Contribuições de outras áreas também podem trazer luz a novos conhecimentos sobre a relação pessoa-ambiente. Na Antropologia, analisando processos construtivos de valores culturais (objetos, hábitos, rituais, tradições, visões de mundo) de seus indivíduos e de seus coletivos e como estes se revelam, se avigoram no espaço físico. Na Sociologia, identificando aos elementos construtivos e afetivos da identidade de um povo, de uma nação e das ações que retroalimentam essa identidade autêntica e fortalecida. Na Filosofia, compreendendo aos níveis de consciência humana e identificando as circunstâncias que possibilitam transitar entre eles (entendo à construção da percepção físico-espacial), assim como associando-os às relações Eu-Tu e Eu-Isso (conceituação introduzida por Martin Buber).

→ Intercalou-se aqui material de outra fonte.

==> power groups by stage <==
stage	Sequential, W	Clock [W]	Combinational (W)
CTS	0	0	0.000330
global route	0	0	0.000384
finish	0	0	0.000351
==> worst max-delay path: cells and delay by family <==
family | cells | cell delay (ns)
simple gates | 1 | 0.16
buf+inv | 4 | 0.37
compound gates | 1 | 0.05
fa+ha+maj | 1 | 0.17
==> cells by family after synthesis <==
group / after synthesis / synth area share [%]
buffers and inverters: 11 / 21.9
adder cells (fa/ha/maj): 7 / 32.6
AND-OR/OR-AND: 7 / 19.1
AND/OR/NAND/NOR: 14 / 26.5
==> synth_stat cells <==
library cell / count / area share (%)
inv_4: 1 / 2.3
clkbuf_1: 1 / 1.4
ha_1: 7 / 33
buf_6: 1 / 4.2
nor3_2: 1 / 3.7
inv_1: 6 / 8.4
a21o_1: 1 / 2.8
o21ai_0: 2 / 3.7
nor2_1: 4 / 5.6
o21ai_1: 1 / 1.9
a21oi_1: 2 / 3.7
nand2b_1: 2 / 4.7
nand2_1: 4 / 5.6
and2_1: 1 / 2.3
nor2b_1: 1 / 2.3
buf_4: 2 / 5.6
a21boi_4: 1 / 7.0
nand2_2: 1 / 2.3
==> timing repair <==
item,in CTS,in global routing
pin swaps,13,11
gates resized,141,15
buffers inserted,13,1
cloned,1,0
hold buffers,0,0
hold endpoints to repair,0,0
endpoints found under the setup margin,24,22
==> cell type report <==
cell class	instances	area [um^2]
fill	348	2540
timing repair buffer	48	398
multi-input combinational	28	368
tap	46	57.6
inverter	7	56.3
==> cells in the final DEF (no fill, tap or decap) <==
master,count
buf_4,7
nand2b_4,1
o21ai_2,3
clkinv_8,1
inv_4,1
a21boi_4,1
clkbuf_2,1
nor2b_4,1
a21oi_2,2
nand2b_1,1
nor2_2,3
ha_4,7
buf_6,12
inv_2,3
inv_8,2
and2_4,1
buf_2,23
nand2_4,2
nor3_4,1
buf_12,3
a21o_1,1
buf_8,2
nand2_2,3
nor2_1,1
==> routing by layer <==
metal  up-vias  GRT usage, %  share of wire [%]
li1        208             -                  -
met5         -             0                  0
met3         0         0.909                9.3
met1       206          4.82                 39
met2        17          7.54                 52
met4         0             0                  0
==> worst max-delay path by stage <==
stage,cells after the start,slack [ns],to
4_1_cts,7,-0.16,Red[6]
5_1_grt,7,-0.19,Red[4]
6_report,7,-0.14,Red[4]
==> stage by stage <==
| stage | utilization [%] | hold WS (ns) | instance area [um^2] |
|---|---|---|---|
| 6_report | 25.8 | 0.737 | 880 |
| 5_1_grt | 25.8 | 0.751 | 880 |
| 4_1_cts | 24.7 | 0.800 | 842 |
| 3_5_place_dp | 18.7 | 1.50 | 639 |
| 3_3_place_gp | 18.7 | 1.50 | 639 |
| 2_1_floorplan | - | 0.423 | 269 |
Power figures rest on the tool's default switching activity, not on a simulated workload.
===== flow/design.v =====
module mixer(
    input        clk_i,
    input        rst_i,       
    input  [2:0] color_i,
    output reg   clk_div_o,   
    output [2:0] rgb_4_o 
);
    reg [7:0] div_cnt;
    always @(posedge clk_i or posedge rst_i) begin
        if (rst_i == 1'b1)
            div_cnt <= 8'd0;
        else
            div_cnt <= div_cnt + 8'd1;
    end
    always @(posedge clk_i or posedge rst_i) begin
        if (rst_i == 1'b1)
            clk_div_o <= 1'b0;
        else
            if (div_cnt == 8'd127 || div_cnt == 8'd255)
                clk_div_o <= ~clk_div_o;
            else
                clk_div_o <= clk_div_o;
    end
    reg [7:0] pwm_b;
    reg [7:0] pwm_g;
    reg [7:0] pwm_r;
    always @(posedge clk_i) begin
        case (color_i)
            3'd0: begin
                pwm_b <= 8'd255;
                pwm_g <= 8'd31;
                pwm_r <= 8'd127;
            end
            3'd1: begin
                pwm_b <= 8'd255;
                pwm_g <= 8'd255;
                pwm_r <= 8'd0;
            end
            3'd2: begin
                pwm_b <= 8'd0;
                pwm_g <= 8'd255;
                pwm_r <= 8'd255;
            end
            3'd3: begin
                pwm_b <= 8'd255;
                pwm_g <= 8'd0;
                pwm_r <= 8'd255;
            end
            3'd4: begin
                pwm_b <= 8'd0;
                pwm_g <= 8'd0;
                pwm_r <= 8'd255;
            end
            3'd5: begin
                pwm_b <= 8'd0;
                pwm_g <= 8'd97;
                pwm_r <= 8'd255;
            end
            3'd6: begin
                pwm_b <= 8'd0;
                pwm_g <= 8'd255;
                pwm_r <= 8'd0;
            end
            3'd7: begin
                pwm_b <= 8'd255;
                pwm_g <= 8'd0;
                pwm_r <= 8'd0;
            end
        endcase
    end
    assign rgb_4_o[2] = (div_cnt < pwm_b) ? 1'b1 : 1'b0;
    assign rgb_4_o[1] = (div_cnt < pwm_g) ? 1'b1 : 1'b0;
    assign rgb_4_o[0] = (div_cnt < pwm_r) ? 1'b1 : 1'b0;
endmodule

===== flow/run.sh =====
#!/bin/bash
# OpenROAD 26Q1-2900-gdf79404cd8, Yosys 0.63+post, stock flow scripts
make -C /OpenROAD-flow-scripts/flow DESIGN_CONFIG=/design/flow/config.mk WORK_HOME=/design/flow/orfs finish

===== flow/config.mk =====
export PLATFORM = sky130hd
export DESIGN_NAME = mixer
export DESIGN_NICKNAME = mixer
export VERILOG_FILES = /design/flow/design.v
export SDC_FILE = /design/flow/constraint.sdc
export NUM_CORES = 4
export LEC_CHECK = 1
export CORE_AREA = 10 10 91 91
export DIE_AREA = 0 0 101 101

===== flow/constraint.sdc =====
current_design mixer

set clk_period 1.7
set clk_io_pct 0.2

create_clock -name clk0 -period $clk_period [get_ports {clk_i}]

set non_clock_inputs [all_inputs -no_clocks]
set_input_delay [expr $clk_period * $clk_io_pct] -clock clk0 $non_clock_inputs
set_output_delay [expr $clk_period * $clk_io_pct] -clock clk0 [all_outputs]

==> Slide: Implementation Results <==
Flow Results at a Glance

STA
  – RSZ-0062 raised after global routing: true
  – Final setup margin: -263 ps
  – Worst slew margin: 0.780
  – Max-slew violation count: 0
  – Period minus WS final: 1960 ps
  – Clk_skew: 1.68 ps
  – Peak Freq: 510 MHz
  – Hold slack: 350 ps
  – Worst Tran Pin Value: 330 ps
  – Final worst-path cycle share: 1.15
  – Final setup fails: 3
  – Fin. Hold Viols: 0

Die
  – Die W: 101 um
  – Core Area: 0.00635 mm^2
  – Starting Density: 0.165
  – Die height: 101 um
  – Die Area: 0.0102 mm^2
  – Ports: 9
  – FP Rows: 29

CTS
  – H-Tree Depth: 1
  – Clk slew on worst S/H paths: 60 ps
  – CTS tree: built
  – Worst-Skew Late Latency: 250 ps
  – Root Buffer: clkbuf_8
  – Clk buf depth: 2
  – Total CTS buffers: 3
  – Clock Sinks: 16

Synthesis
  – Mapped Cells: 102
  – Synth area leader: ha_1
  – Synth Seq Share: 0.348
  – Post-synthesis instance area: 0.00105 mm^2
  – #FFs+latches synth: 16
  – Synth area leaders: ha_1 30%, dfrtp_1 21%, dfxtp_1 13%, inv_1 3.9%, xnor2_1 3.3%
  – # Cells Yosys: 102
  – Dominant cell area share: 0.298
  – Yosys warnings: 1
  – Synth cell types: 22
  – Chip area in the Yosys report: 0.00105 mm^2
  – Syn Area/Cell: 10.3 um^2

Final layout
  – Final Cell Area: 0.00163 mm^2
  – Fillers: 617
  – Core Util, Final: 0.257
  – Area delta synth->final: 55.7%
  – Layout cells sized above 1: 0.396

Global routing
  – Global-route wire length before repair: 4060 um
  – GR Util All Layers: 0.0483
  – Grt met2 use: 0.0737
  – GRT busiest layer: met2
  – Met1 GRT Util: 0.0671
  – Gr ovfl total: 0
  – Largest net degree at the start of global routing: 10
  – Vias in the first global route: 881
  – Met3 Track Usage GR: 0.0159
  – Initial antenna violation count: 0

Critical path
  – Critical path class: flip-flop to primary output
  – Worst endpoint data arrival time: 1620 ps
  – CP Launch Type: flip-flop
  – CP required: 1360 ps
  – Crit-path slowest cell: dfrtp_1
  – Crit. End Element: primary output
  – CP delay by family, top: AND-OR/OR-AND gates
  – Most used cell along the critical path: a21o_1
  – Worst Path Buf+Inv: 2
  – Worst path cell trace: buf_6 -> ha_4 -> a21o_1 -> a21o_1 -> a41oi_2 -> buf_2
  – Worst-path fanout max: 3
  – Slowest stage delay, CP: 430 ps

Routing
  – WL final: 2220 um
  – Routed vias: 829
  – Routed WL per cell: 10.5 um
  – # diodes: 0
  – First DRT Iteration DRCs: 36
  – DRC: 0
  – Vias/cell: 3.93
  – Remaining antenna violation count: 0
  – Drt first pass iters: 4

Placed design
  – Cell Area, Placed: 0.00129 mm^2
  – GP Congestion: 0.777
  – I/O Buffers: 8
  – Detail Placement HPWL: 1530 um

Pwr
  – P_leak: 0.737 nW
  – Max IR drop VDD: 0.265 mV
  – PwrDens: 551 mW/mm^2

Status
  – Status: finished, violations left
  – Failing checks: negative setup slack

Flow run
  – Maxcap violations: 0
  – Warning total across the stage logs: 29

Worst hold path
  – Hold Crit Class: input port to asynchronous set/reset pin
-- registers in the layout (all words and copies together), names as in the netlist --
| register | flops |
|---|---|
| pwm_b | 1 |
| pwm_g | 4 |
| pwm_r | 2 |
| div_cnt | 8 |
| clk_div_o | 1 |
-- layout by cell type (no fill, tap or decap), types with 3 or more instances in the layout --
master and n:
a211oi_2 4, a21o_1 4, buf_2 3, buf_4 12, buf_6 9, clkbuf_8 4
clkdlybuf4s50_1 5, dfrtp_1 6, dfrtp_2 3, dfxtp_1 6, ha_1 14, ha_4 11
inv_1 9, mux2i_1 3, nand2_1 4, nand3_1 4, nor2_1 5, o21ai_1 4
xnor2_1 4, xor2_1 4
-- power by group --
group / internal, W / switching, W / total [W]
clock: 0.000205 / 0.000125 / 0.000330
sequential: 0.000394 / 0.00000497 / 0.000399
combinational: 0.0000872 / 0.0000837 / 0.000171
total: 0.000687 / 0.000214 / 0.000900
-- cells in the mapped netlist, drive strengths merged --
master / count
o22ai: 1
xor2: 4
mux2i: 3
a21oi: 2
clkbuf: 1
a211oi: 4
nand2b: 2
inv: 11
xnor2: 4
nand2: 4
nand3: 4
o21ai: 7
nor2: 5
ha: 25
o211ai: 2
nand4: 1
dfrtp: 9
a21o: 4
dfxtp: 7
a41oi: 2
-- path summary, 6_finish.rpt --
path	from	to	slack [ps]	cells after the start
worst max-delay path	div_cnt[6]$_DFF_PP0_	rgb_4_o[2]	-260	6
worst min-delay path	rst_i	div_cnt[2]$_DFF_PP0_	350	2
worst max register to register	div_cnt[0]$_DFF_PP0_	clk_div_o$_DFFE_PP0P_	370	6
worst min register to register	clk_div_o$_DFFE_PP0P_	clk_div_o$_DFFE_PP0P_	480	1
max in group asynchronous	rst_i	div_cnt[5]$_DFF_PP0_	1090	2
min in group clk0	clk_div_o$_DFFE_PP0P_	clk_div_o$_DFFE_PP0P_	480	1
-- cells by family after synthesis --
family / count (synthesis) / share of synthesized area
compound gates: 22 / 0.147
xor+xnor: 8 / 0.0667
fa+ha+maj: 25 / 0.298
buf+inv: 12 / 0.0429
flops: 16 / 0.348
mux: 3 / 0.0286
simple gates: 16 / 0.0691
-- through the flow --
step	total power [W]	std cells	setup slack (ps)	setup TNS, ps
final	0.000900	211	-263	-673
after global routing	0.000953	211	-360	-915
after CTS	0.000903	211	-278	-705
after detailed placement	0.000543	195	-456	-1290
after global placement	0.000541	195	-464	-1290
after floorplan	0.000489	102	194	0
-- worst register-to-register path, stage by stage, from the launching register on --
cell     delay, ps
dfrtp_1        390
buf_4          160
ha_1           210
nand2_1         60
nor2_1         170
nand2_1        100
xnor2_1        120
-- routing by layer --
metal / up-vias / routed length, um
met4: 0 / 0
met5: - / 0
met1: 381 / 1120
met3: 0 / 128
li1: 430 / -
met2: 18 / 979
-- cell type report --
cell class              instances  area, um^2  share of cell area
repair buffers                 29         256               0.157
flip-flops and latches         16         370               0.227
inverters                      11        43.8              0.0268
multi-input cells              74         812               0.497
clock buffers                   4        55.1              0.0337
well taps                      77        96.3              0.0590
-- repair_timing --
action / in CTS / in global routing
pin swaps: 18 / 3
setup endpoints to repair: 3 / 3
setup buffers: 12 / 0
hold buffers: 0 / 0
gates resized: 40 / 5
Power is estimated from default activity; no workload was simulated.
[./design.v]
module breather (
    input        clk_div_i,   
    input        rst_i,
    input  [2:0] rgb_i,
    output [2:0] rgb4_o,
    output reg   clk_div_o
);
    reg        mask;             
    reg [31:0] clk_cnt;          
    reg [4:0]  phase_cnt;        
    reg [3:0]  brightness;       
    reg [3:0]  brightness_cnt;   
    always @(posedge clk_div_i or posedge rst_i) begin
        if (rst_i == 1) begin
            clk_cnt        <= 32'd0;
            phase_cnt      <= 5'd0;
            brightness_cnt <= 4'd0;
            brightness     <= 4'd15;
            mask           <= 1;
            clk_div_o      <= 0;
        end else begin
            if (clk_cnt != 32'd30517) begin
                clk_cnt   <= clk_cnt + 32'd1; 
            end else begin   
                clk_cnt   <= 32'd0;
                phase_cnt <= phase_cnt + 5'd1;
                if (phase_cnt < 5'd15) begin
                    brightness <= brightness - 4'd1;   
                end else if (phase_cnt > 5'd15 && phase_cnt < 5'd31) begin
                    brightness <= brightness + 4'd1;   
                end else begin
                    brightness <= brightness;
                end
                if (phase_cnt == 5'd15 || phase_cnt == 5'd31) begin
                    clk_div_o <= ~clk_div_o;
                end
            end
            if (brightness_cnt == 4'hf) begin
                mask           <= 1;
                brightness_cnt <= 4'd0;
            end else begin
                brightness_cnt <= brightness_cnt + 4'd1;
                if (brightness_cnt >= brightness) mask <= 0;
            end
        end
    end
    assign rgb4_o = rgb_i & {3{mask}};   
endmodule
[./run.sh]
#!/bin/bash
# OpenROAD 26Q1-2900-gdf79404cd8, Yosys 0.63+post, stock flow scripts
make -C /OpenROAD-flow-scripts/flow DESIGN_CONFIG=/design/flow/config.mk WORK_HOME=/design/flow/orfs finish
[./config.mk]
export PLATFORM = sky130hd
export DESIGN_NAME = breather
export DESIGN_NICKNAME = breather
export VERILOG_FILES = /design/flow/design.v
export SDC_FILE = /design/flow/constraint.sdc
export NUM_CORES = 4
export LEC_CHECK = 1
export CORE_UTILIZATION = 30
[./constraint.sdc]
current_design breather

set clk_period 6.3
set clk_io_pct 0.2

create_clock -name clk0 -period $clk_period [get_ports {clk_div_i}]

set non_clock_inputs [all_inputs -no_clocks]
set_input_delay [expr $clk_period * $clk_io_pct] -clock clk0 $non_clock_inputs
set_output_delay [expr $clk_period * $clk_io_pct] -clock clk0 [all_outputs]
==> impl_metrics.csv <==
group,metric,value,unit
status,status,"finished clean",
die,design.die.area,0.00829,sq mm
power_and_ir_drop,worst_voltage_drop_across_the_vdd_grid,0.000132,V
route,detail_route.wirelength.met1,1.98,mm
job,max_cap_violations,0,
route,postRouteAntennaNets,0,
die,fp.dieH,91.0,um
route,dr_total_vias,1573,
die,die.size.x,91.0,um
placement,numPlacedInstances,328,
worst_setup_path,timing.critical_path.arrival,2270,ps
global_routing,grt_antenna_before_repair,0,
global_routing,grt_max_degree,48,
logic_synthesis,share_of_flip_flops_with_an_asynchronous_set_or_reset,100,%
logic_synthesis,yosys_stat_area,0.00238,sq mm
worst_setup_path,crit_path_top_delay_cell,"sky130_fd_sc_hd__clkdlybuf4s50_1",
placement,dp_hpwl,2.58,mm
placement,routabilityCongestion,0.769,
clocking,cts_buffer_depth,2,
sta,clock.fmax,0.284,GHz
placement,placement.io_buffers,8,
global_routing,grt_pass1_vias,1498,
sta,fin_worst_skew,8.49,ps
route,detailroute.wirelength.met3,131,um
clocking,clock_transition_at_the_registers_of_the_reported_paths,80,ps
clocking,worstSkewPairLatency,300,ps
power_and_ir_drop,cellPowerDensity,191,mW/mm^2
sta,rsz0062_at_grt,"no",
sta,slew_headroom,58.9,%
logic_synthesis,syn-mean-instance-area,10.9,sq um
logic_synthesis,mappedNetlistArea,0.00238,sq mm
worst_setup_path,worstSetupPathType,"input port to output pin",
logic_synthesis,synth-edff-count,0,
clocking,tritoncts_num_sinks,47,
worst_setup_path,crit_path_max_incr_delay,450,ps
finish,flow.area_growth_from_synthesis,12.5,%
min_path,hold-path-cell-count,1,
min_path,worst_hold_launch,"clk_cnt[31]$_DFF_PP0_",
logic_synthesis,dominantRegCellSynth,"sky130_fd_sc_hd__dfrtp_1",
global_routing,first_pass_grt_wire_length,7.06,mm
sta,finalSetupViolCount,0,
clocking,tritoncts.num_buffers,5,
worst_setup_path,reg2regPathDepth,8,
power_and_ir_drop,static-leakage-power,1.18,nW
worst_setup_path,r2r_start,"clk_cnt[1]$_DFF_PP0_",
clocking,clockRootBuffer,"sky130_fd_sc_hd__clkbuf_8",
route,detail_route.iter0.violations,53,
logic_synthesis,number_of_cells_produced_by_synthesis,219,
route,met2_wirelength,1.62,mm
worst_setup_path,crit_top_cell,"sky130_fd_sc_hd__clkdlybuf4s50_1",
placement,placement.cell_area,0.00257,sq mm
die,initial_core_util,30.9,%
min_path,worstHoldEndpoint,"clk_cnt[31]$_DFF_PP0_",
worst_setup_path,crit_fanout,1,
job,tool_warnings,27,
die,fp-row-count,32,
worst_setup_path,cp-end-kind,"output pin",
clocking,cts-htree-levels,2,
finish,finalInstanceArea,0.00268,sq mm
finish,drive_above_1_share,9.40,%
route,num_antenna_cells,0,
logic_synthesis,yosys.stat.seqShare,49.7,%
finish,final_cell_count_no_fill,336,
die,design.core.area,0.00769,sq mm
sta,timing.setup.tns,0,ps
clocking,post-cts-setup-buffer-count,0,
min_path,hold_path.class,"flip-flop to flip-flop",
route,drt_wl_total,3.77,mm
sta,drv_slew,0,
die,floorplan.io_pins,9,
route,post_drt_via_cell_ratio,4.68,
route,drt_pass1_iterations,4,
clocking,cts_hold_buffers,0,
worst_setup_path,crit_chain,"clkdlybuf4s50_1 > and2_1 > clkdlybuf4s50_1",
logic_synthesis,yosys_warnings,1,
worst_setup_path,cp-start-kind,"input port",
sta,min_period_over_period,56.0,%
route,drt-wirelength-per-cell,11.2,um
logic_synthesis,synth_cell_types,36,
sta,final_hold_slack,480,ps
finish,layout.filler_cells,788,
clocking,post_cts.resized_instances,0,
route,top_signal_layer_used,"met4",
worst_setup_path,worstReg2RegEnd,"brightness[2]$_DFFE_PP1P_",
clocking,cts_tree,"built",
worst_setup_path,req_time_crit_path,5040,ps
sta,hold_viol,0,
worst_setup_path,setup.reg_to_reg.worst_slack,4070,ps
logic_synthesis,ys_ff,47,
sta,min_period,3530,ps
global_routing,gr-usage-all-layers,10.5,%
logic_synthesis,number_of_cell_instances_after_yosys_synthesis,219,
power_and_ir_drop,design_power_total,511,uW
route,drc_errors,0,
global_routing,globalRouteOverflowTotal,0,
sta,max_slew.worst_pin.slew,611,ps
===== /design/flow/constraint.sdc =====
current_design fsm

set clk_period 2.1
set clk_io_pct 0.2

create_clock -name clk0 -period $clk_period [get_ports {clk_div_i}]

set non_clock_inputs [all_inputs -no_clocks]
set_input_delay [expr $clk_period * $clk_io_pct] -clock clk0 $non_clock_inputs
set_output_delay [expr $clk_period * $clk_io_pct] -clock clk0 [all_outputs]

===== /design/flow/config.mk =====
export PLATFORM = sky130hd
export DESIGN_NAME = fsm
export DESIGN_NICKNAME = fsm
export VERILOG_FILES = /design/flow/design.v
export SDC_FILE = /design/flow/constraint.sdc
export NUM_CORES = 4
export LEC_CHECK = 1
export CORE_AREA = 10 10 70 70
export DIE_AREA = 0 0 80 80

===== /design/flow/design.v =====
module fsm (
    input            clk_div_i,
    input            rst_i,
    output reg [2:0] color_o
);
    parameter red    = 3'd0,
              orange = 3'd1,
              yellow = 3'd2,
              green  = 3'd3,
              blue   = 3'd4,
              purple = 3'd5;
    reg [2:0] cstate;
    always @(posedge clk_div_i or posedge rst_i) begin
        if (rst_i == 1) begin
            cstate <= 0; 
        end else begin
            if (cstate == 3'd5) begin
                cstate <= 0;
            end else begin
                cstate <= cstate + 1;
            end
        end
    end
    always @(*) begin   
        case (cstate)
            red:    color_o = 3'd4;
            orange: color_o = 3'd5;
            yellow: color_o = 3'd2;
            green:  color_o = 3'd6;
            blue:   color_o = 3'd7;
            purple: color_o = 3'd0;
            default:color_o = 3'd4;
        endcase
    end
endmodule

===== /design/flow/run.sh =====
#!/bin/bash
# OpenROAD 26Q1-2900-gdf79404cd8, Yosys 0.63+post, stock flow scripts
make -C /OpenROAD-flow-scripts/flow DESIGN_CONFIG=/design/flow/config.mk WORK_HOME=/design/flow/orfs finish
--- design/flow/constraint.sdc ---
current_design mux_syn

set clk_period 2.6
set clk_io_pct 0.2

create_clock -name clk0 -period $clk_period [get_ports {rd_clk}]
create_clock -name clk1 -period $clk_period [get_ports {wr_clk}]

set non_clock_inputs [all_inputs -no_clocks]
set_input_delay [expr $clk_period * $clk_io_pct] -clock clk0 $non_clock_inputs
set_output_delay [expr $clk_period * $clk_io_pct] -clock clk0 [all_outputs]
--- design/flow/run.sh ---
#!/bin/bash
# OpenROAD 26Q1-2900-gdf79404cd8, Yosys 0.63+post, stock flow scripts
make -C /OpenROAD-flow-scripts/flow DESIGN_CONFIG=/design/flow/config.mk WORK_HOME=/design/flow/orfs finish
--- design/flow/config.mk ---
export PLATFORM = sky130hd
export DESIGN_NAME = mux_syn
export DESIGN_NICKNAME = mux_syn
export VERILOG_FILES = /design/flow/design.v
export SDC_FILE = /design/flow/constraint.sdc
export NUM_CORES = 4
export LEC_CHECK = 1
export CORE_AREA = 10 10 86 86
export DIE_AREA = 0 0 96 96
--- design/flow/design.v ---
module mux_syn #(
    parameter DATA_WIDTH = 12
)
(
    input logic[DATA_WIDTH-1: 0] wr_data,
    input logic wr_req,
    input logic wr_clk,
    input logic wr_reset,
    input logic rd_clk,
    input logic rd_reset,
    output logic [DATA_WIDTH-1: 0] rd_data
);
logic rd_mux_sel;
logic wr_data_q;
logic wr_data_q0;
logic wr_data_q1;
logic wr_data_q2;
logic [DATA_WIDTH-1: 0] wr_data_reg;
logic [DATA_WIDTH-1: 0] rd_data_reg;
always_ff @(posedge wr_clk or negedge wr_reset) begin 
    if(!wr_reset) begin 
        wr_data_q <= 0;
        wr_data_reg <= 0;
    end 
    else begin 
        wr_data_q <= wr_req;
        wr_data_reg <= wr_data;
    end 
end 
always_ff @(posedge wr_clk or negedge wr_reset) begin 
    if(!wr_reset) begin 
        wr_data_q <= 0;
    end 
    else begin 
        wr_data_q <= wr_req;
    end 
end 
assign rd_mux_sel = (~wr_data_q2 & wr_data_q1) ;
always_ff @(posedge rd_clk or negedge rd_reset) begin 
    if(!rd_reset) begin 
        wr_data_q0 <= 0;
        wr_data_q1 <= 0;
        wr_data_q2 <= 0;
        rd_data <= 0;
    end 
    else begin 
        wr_data_q0 <= wr_data_q;
        wr_data_q1 <= wr_data_q0;
        wr_data_q2 <= wr_data_q1;
        rd_data <= rd_data_reg;
    end 
end 
always_comb begin 
     if(!rd_reset) begin 
        rd_data_reg <= 0;
    end 
    else begin 
       rd_data_reg = (rd_mux_sel == 1) ? wr_data_reg : rd_data;
    end 
end
endmodule
File: flow/design.v
module cache_control(clk, rst_n, cache_addr, memory_data, cache_data, memory_addr, stall, Wen_cache, Ren_cache, data_valid_memory);
input clk, rst_n;
input [15:0] cache_addr;
input [15:0] memory_data;
input Wen_cache, Ren_cache;
output [15:0] cache_data;
output [15:0] memory_addr;
output stall;
input data_valid_memory;
wire [7:0] MetaData1, MetaData2;
wire [6:0] addr_in;
wire [127:0] BlockEnable;
wire [127:0] block_number;
wire miss_detected;
wire memory_address;
wire data_valid;
wire FSM_tag_Wen;
wire [7:0] WordEnable;
wire [15:0] memory_data_out;
assign addr_in = {{cache_addr[9:4]},{1'b0}};
assign BlockEnable2 = BlockEnable1 << 1;
cb7to128 inst1(.addr_in(addr_in), .blockEnable(BlockEnable1));
MetaDataArray set_block1(.clk(clk), .rst(~rst_n), .DataIn(), .Write(Wen_cache | FSM_tag_Wen), .BlockEnable(BlockEnable1), .DataOut1(MetaData1));
MetaDataArray set_block2(.clk(clk), .rst(~rst_n), .DataIn(), .Write(Wen_cache | FSM_tag_Wen), .BlockEnable(BlockEnable2), .DataOut(MetaData2)); 
Offset3to8 offset3to8(.offset(cache_addr[3:1]), .WordEnable(WordEnable));
DataArray dataArray(.clk(clk), .rst(~rst_n), .DataIn(memory_data_out), .Write(Wen_cache | FSM_cache_Wen), .BlockEnable(block_number), .WordEnable(WordEnable), .DataOut(cache_data));
assign block_number = (cache_addr[15:10] == MetaData1[7:1]) ? BlockEnable1 : (cache_addr[15:10] == MetaData2[7:1]) ? BlockEnable2 : 128'b0;
assign miss_detected = (block_number == 128'b0)? 1'b1 : 1'b0;
assign memory_address = {{cache_addr[15:4]},{4'b0000}};
cache_fill_FSM FSM(.clk(clk), .rst_n(rst_n), .miss_detected(miss_detected), .miss_address(cache_addr), .fsm_busy(stall), .write_data_array(FSM_cache_Wen), .write_tag_array(FSM_tag_Wen), .memory_address(memory_address), .memory_data_valid(data_valid_memory));
memory4c memory(.data_out(memory_data_out), .data_in(cache_data), .addr(cache_addr), .enable, .wr, .clk, .rst, .data_valid(data_valid_memory));
endmodule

Outras legislações importantes ao tema são o Estatuto da Pessoa Idosa (Lei nº 10.741 / 2003), o Estatuto da Criança e do Adolescente (Lei nº 8.069 / 1990) e a Lei de Diretrizes e Bases da Educação Nacional (Lei nº 9.394/1996). Olhando mais cuidadosamente para as necessidades e as demandas das pessoas em todas as fases da vida, bem como, seus processos formativos para além da formação acadêmica. Alertando para a sensibilidade e capacitação necessária de todos os envolvidos nos processos arquitetônicos e urbanísticos para compreender e promover aos contextos físicos coerentes com a vida coletiva existente e almejada pela comunidade. Ofertando, nesses espaços, nesses lugares, nesses ambientes a flexibilidade, a adaptabilidade, a docilidade ambiental e, principalmente, ofertando estímulos às relações sociais e participações ativas na sociedade. Desenvolvendo um caráter arquitetônico-urbano dinâmico, democrático, inclusivo e significativo para os que ali usam, transitam, habitam. Proporcionando não somente a cidadania, mas também, fortalecendo a relação pessoa-ambiente dentro do contexto presente e ao longo de todos os processos de desenvolvimento humano.